Work order: Below are some entries. Repeat exactly the lines from the one with "-- cell usage" through the one with "run metrics, run", and only those.

---- Extracted entries

`config.mk`:
```
export PLATFORM = sky130hd
export DESIGN_NAME = mux_select_serializer
export DESIGN_NICKNAME = d
export VERILOG_FILES = /design/src/rtl/mux_select_serializer.sv
export SDC_FILE = /design/constraint.sdc
export NUM_CORES = 1
export LEC_CHECK = 0
export CAP_MARGIN = 20
export CELL_PAD_IN_SITES_DETAIL_PLACEMENT = 1
export CELL_PAD_IN_SITES_GLOBAL_PLACEMENT = 2
export CORE_AREA = 2 2 55 77
export CTS_CLUSTER_SIZE = 8
export DETAILED_ROUTE_END_ITERATION = 10
export DIE_AREA = 0 0 57 79
export MAX_ROUTING_LAYER = met4
export PLACE_DENSITY = 0.81
export REMOVE_ABC_BUFFERS = 1
export SYNTH_ARGS = -nofsm -noshare
export SYNTH_HDL_FRONTEND = slang
export SYNTH_SLANG_ARGS = --single-unit
```
`constraint.sdc`:
```
create_clock -name clk -period 3.1 [get_ports clk]
set_input_delay 0.465 -clock clk [delete_from_list [all_inputs] [get_ports clk]]
set_output_delay 0.465 -clock clk [all_outputs]
set_load 0.02 [all_outputs]
```
`src/rtl/mux_select_serializer.sv`:
```
// Word-to-serial sequencer: latches a WIDTH-bit word on a valid/ready handshake and
// walks a select counter across it, presenting one bit per accepted step.
module mux_select_serializer #(
  parameter int WIDTH     = 16,
  parameter int SEL_W     = 4,
  parameter int MSB_FIRST = 0
) (
  input  logic             clk,
  input  logic             reset,
  input  logic             load_valid,
  output logic             load_ready,
  input  logic [WIDTH-1:0] data_in,
  input  logic             step,
  output logic [SEL_W-1:0] sel,
  output logic             ser_out,
  output logic             ser_valid,
  output logic             last,
  output logic             busy
);

  typedef enum logic {
    ST_IDLE,
    ST_SHIFT
  } state_t;

  // WIDTH == 2**SEL_W, so the end index is simply the bitwise complement of the start.
  localparam logic [SEL_W-1:0] LP_START = (MSB_FIRST != 0) ? {SEL_W{1'b1}} : {SEL_W{1'b0}};
  localparam logic [SEL_W-1:0] LP_END   = ~LP_START;

  state_t           r_state;
  logic [WIDTH-1:0] r_word;
  logic [SEL_W-1:0] r_sel;
  logic             r_valid;
  logic             r_last;

  logic [SEL_W-1:0] w_sel_next;
  logic             w_done;
  logic             w_load;

  assign w_sel_next = (MSB_FIRST != 0) ? r_sel - SEL_W'(1) : r_sel + SEL_W'(1);
  assign w_done     = (r_state == ST_SHIFT) && r_last && step;
  // Ready depends on step combinationally so a new word can follow the last bit with no bubble.
  assign load_ready = !reset && ((r_state == ST_IDLE) || w_done);
  assign w_load     = load_valid && load_ready;

  // NOTE: every register here uses <= so all updates see the pre-edge values of r_sel/r_last.
  always_ff @(posedge clk) begin
    if (reset) begin
      r_state <= ST_IDLE;
      r_word  <= '0;
      r_sel   <= LP_START;
      r_valid <= 1'b0;
      r_last  <= 1'b0;
    end else if (w_load) begin
      r_state <= ST_SHIFT;
      r_word  <= data_in;
      r_sel   <= LP_START;
      r_valid <= 1'b1;
      r_last  <= (LP_START == LP_END);
    end else if (w_done) begin
      r_state <= ST_IDLE;
      r_valid <= 1'b0;
      r_last  <= 1'b0;
    end else if ((r_state == ST_SHIFT) && step) begin
      r_sel  <= w_sel_next;
      r_last <= (w_sel_next == LP_END);
    end
  end

  assign sel       = r_sel;
  assign ser_out   = r_word[r_sel];
  assign ser_valid = r_valid;
  assign last      = r_last;
  assign busy      = (r_state == ST_SHIFT);

endmodule

```
==> results of run 1 <==
-- through the flow --
stage	utilization, %	setup WS, ns	cells	total power, W
final	37.52	0.2265	187	0.0006766
after global routing	37.52	0.1244	187	0.0007149
after CTS	37.52	0.1930	187	0.0006854
after floorplan	-	1.011	109	0.0003626
after global placement	35.67	0.6238	183	0.0004144
after detailed placement	35.67	0.5198	183	0.0004191
-- cell type report --
cell class	count	area share (%)
timing repair buffer	31	20.95
inverter	3	0.7792
clock buffer	3	2.857
clock inverter	1	2.078
multi-input combinational	84	39.13
tap	43	3.723
sequential	22	30.48
-- Yosys cell counts, types with 2 or more instances --
| master | number | area, µm² |
|---|---|---|
| nor3_1 | 3 | 15.01 |
| ha_1 | 2 | 25.02 |
| buf_4 | 2 | 15.01 |
| xnor2_1 | 2 | 17.52 |
| o21ai_1 | 16 | 80.08 |
| nor2_1 | 4 | 15.01 |
| xor2_1 | 2 | 17.52 |
| nand2_1 | 18 | 67.56 |
| mux4_2 | 2 | 45.04 |
| buf_2 | 3 | 15.01 |
| inv_1 | 3 | 11.26 |
| nand2b_1 | 16 | 100.1 |
| nand3b_1 | 2 | 15.01 |
| mux2i_1 | 2 | 20.02 |
| dfxtp_1 | 22 | 440.4 |
| clkbuf_1 | 3 | 11.26 |
-- cells by family (layout without fill, tap and decap cells) --
kind of cell	Yosys count	in the layout	synth area share, %
xor gates and xnor gates	4	4	3.295
muxes	6	6	9.647
buffers and inverters	12	38	5.999
and+or+nand+nor	48	48	24.12
AOI/OAI and AO/OA	24	24	13.18
adders and majority gates	2	2	2.353
DFF	22	22	41.41
-- cell usage in the layout (no fill, tap or decap), types with 2 or more instances in the layout --
cell	Yosys	layout
nor2_1	4	4
xor2_1	2	2
nand3b_1	2	2
o21ai_1	16	16
buf_4	2	3
xnor2_1	2	2
clkdlybuf4s50_1	0	28
clkbuf_8	0	3
nand2_1	18	18
inv_1	3	3
nor3_1	3	3
ha_1	2	2
mux2i_1	2	2
mux4_2	2	2
dfxtp_1	22	22
nand2b_1	16	16
-- worst max-delay path: stages, from the launching register on --
cell and delay, ns:
dfxtp_1 0.58, mux4_2 0.57, and2_4 0.17, a211oi_2 0.20
a21oi_1 0.07, clkdlybuf4s50_1 0.55
-- power by group through the flow --
stage | sequential, W | combinational (W) | clock (W)
finish | 0.000314 | 0.0000984 | 0.000264
global route | 0.000316 | 0.000109 | 0.000290
global placement | 0.000319 | 0.0000951 | 0
detailed placement | 0.000320 | 0.0000987 | 0
floorplan | 0.000319 | 0.0000432 | 0
CTS | 0.000314 | 0.000100 | 0.000271
-- state kept, by name, indices dropped and copies added, names as in the netlist --
signal	flops
last	1
ser_valid	1
r_word	16
sel	4
-- per-layer routing --
layer | vias up | track usage (%)
met3 | 2 | 1.466
li1 | 450 | -
met1 | 424 | 13.29
met4 | 0 | 4.884
met5 | - | -
met2 | 16 | 24.48
-- worst paths after layout --
check	end	slack, ns
max	ser_out	0.23
min	r_word[10]	0.47
max reg2reg	r_word[14]	1.62
min reg2reg	r_word[10]	0.47
==> run metrics, run 1 <==
Setup Skew=slightly below 0.008 ns; Flop pwr share=a little under half; CTS H-tree lvls=1; Layout Area Growth over Synthesis=35.88%; Worst-path clk slew=~0.080 ns; worst ir drop on vdd=approximately 230 µV; routed wl met3=63 µm; Top FF cell, synth=dfxtp_1; R2R depth=5; warnings from Yosys=0; vias in the first global route=946; RR Startpoint=ser_valid; fraction of registers with async set/reset=0%; DRC=0; hold buffers post-CTS=0; Worst Tran Pin Value=approximately 0.45 ns; RSZ-0062 raised after global routing=no; die height=around 79 µm; root buf cell=clkbuf_8; routed wl met2=between 1000 and 1500 µm; MaxCap Viol Count=0; Sw Ratio=between 20 and 25%; Post-Syn Area per Cell=~9.0 µm²; startpoint types=flip-flop; I/O Pins=29; Leak=0.5106 nW; Post-synth EDFFs=0; n_diodes=0; Hold WC Path Type=flip-flop to flip-flop; DR pass1 iterations=4; largest net degree at the start of global routing=17; Register Area=approximately 440 µm²; Filler Cell Count=roughly 470; #FFs+latches synth=22; # rows=27; top layer used by detailed routing=met4; max-slew violations=0; Worst Hold Path Cells=2; total track usage=around an eighth; CTS sink cnt=22; DR vias=approximately 900; first-pass GRT wire length=around 4400 µm; Post-DP HPWL=around 2000 µm; area of the mapped netlist=1064 µm²; DRT iter0 DRCs=33; post-route ant nets=0; IO buf count=28; Comb power frac=approximately 14%; WS Path Type=flip-flop to output pin; period utilisation layout=92.69%; Initial Util=between 20 and 30%; setup TNS=0 ns; post-CTS setup buffer count=0; worst hold slack=0.4712 ns; Worst Path Arrival=between 2 and 2.5 ns; Critical Path Source=sel[0]; Vias/cell=between 4 and 5; Setup crit end kind=output pin; critical-path maximum fanout=10; area of the multi-input gates=between 500 and 600 µm²; share of post-route cells with drive strength above 1=a little under a tenth; CTS max path bufs=2; Post-Syn Instances=roughly 120; Die Area=around 4500 µm²; crit path time final=about 2.9 ns; Seq/Total Area, Yosys=approximately 41%; WL per Instance=between 10 and 15 µm; post-cts sizing count=0; finished layout cell area=roughly 1400 µm²; Final Hold Viols=0; total CTS buffers=3; Routed WL=2575 µm; status=finished clean; Clock Latency Late Sink=around 0.26 ns; TritonCTS clock tree=done; clock network power share=between 30% and 40%; power density over cell area=between 400 and 500 nW/µm²; HP Start=r_word[10]; relative slew slack=between 70% and 80%; initial antenna violation count=0; die span in x=about 57 µm; net switching power figure=approximately 0.00015 W; core area=3851 µm²; GPL Wtd Cong=0.7376; count of cell types in the netlist=32; nets=167; internal power=roughly 0.00053 W; Critical Path RT=2.63 ns; wl on met1=a little over 1000 µm; fmax=around 0.35 GHz; area post-placement=between 1000 and 1500 µm²; Final Setup Violations=0; GRT overflow=0
Note: power is estimated with default switching activity, not from simulation.
==> run 2: changes to the inputs <==
Settings changed: CAP_MARGIN 20 to not set.
==> results of run 2 <==
Same layout as run 1: the final DEF is identical, and so are final timing and power.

--------

Expected answer:
-- cell usage in the layout (no fill, tap or decap), types with 2 or more instances in the layout --
cell	Yosys	layout
nor2_1	4	4
xor2_1	2	2
nand3b_1	2	2
o21ai_1	16	16
buf_4	2	3
xnor2_1	2	2
clkdlybuf4s50_1	0	28
clkbuf_8	0	3
nand2_1	18	18
inv_1	3	3
nor3_1	3	3
ha_1	2	2
mux2i_1	2	2
mux4_2	2	2
dfxtp_1	22	22
nand2b_1	16	16
-- worst max-delay path: stages, from the launching register on --
cell and delay, ns:
dfxtp_1 0.58, mux4_2 0.57, and2_4 0.17, a211oi_2 0.20
a21oi_1 0.07, clkdlybuf4s50_1 0.55
-- power by group through the flow --
stage | sequential, W | combinational (W) | clock (W)
finish | 0.000314 | 0.0000984 | 0.000264
global route | 0.000316 | 0.000109 | 0.000290
global placement | 0.000319 | 0.0000951 | 0
detailed placement | 0.000320 | 0.0000987 | 0
floorplan | 0.000319 | 0.0000432 | 0
CTS | 0.000314 | 0.000100 | 0.000271
-- state kept, by name, indices dropped and copies added, names as in the netlist --
signal	flops
last	1
ser_valid	1
r_word	16
sel	4
-- per-layer routing --
layer | vias up | track usage (%)
met3 | 2 | 1.466
li1 | 450 | -
met1 | 424 | 13.29
met4 | 0 | 4.884
met5 | - | -
met2 | 16 | 24.48
-- worst paths after layout --
check	end	slack, ns
max	ser_out	0.23
min	r_word[10]	0.47
max reg2reg	r_word[14]	1.62
min reg2reg	r_word[10]	0.47
==> run metrics, run 1 <==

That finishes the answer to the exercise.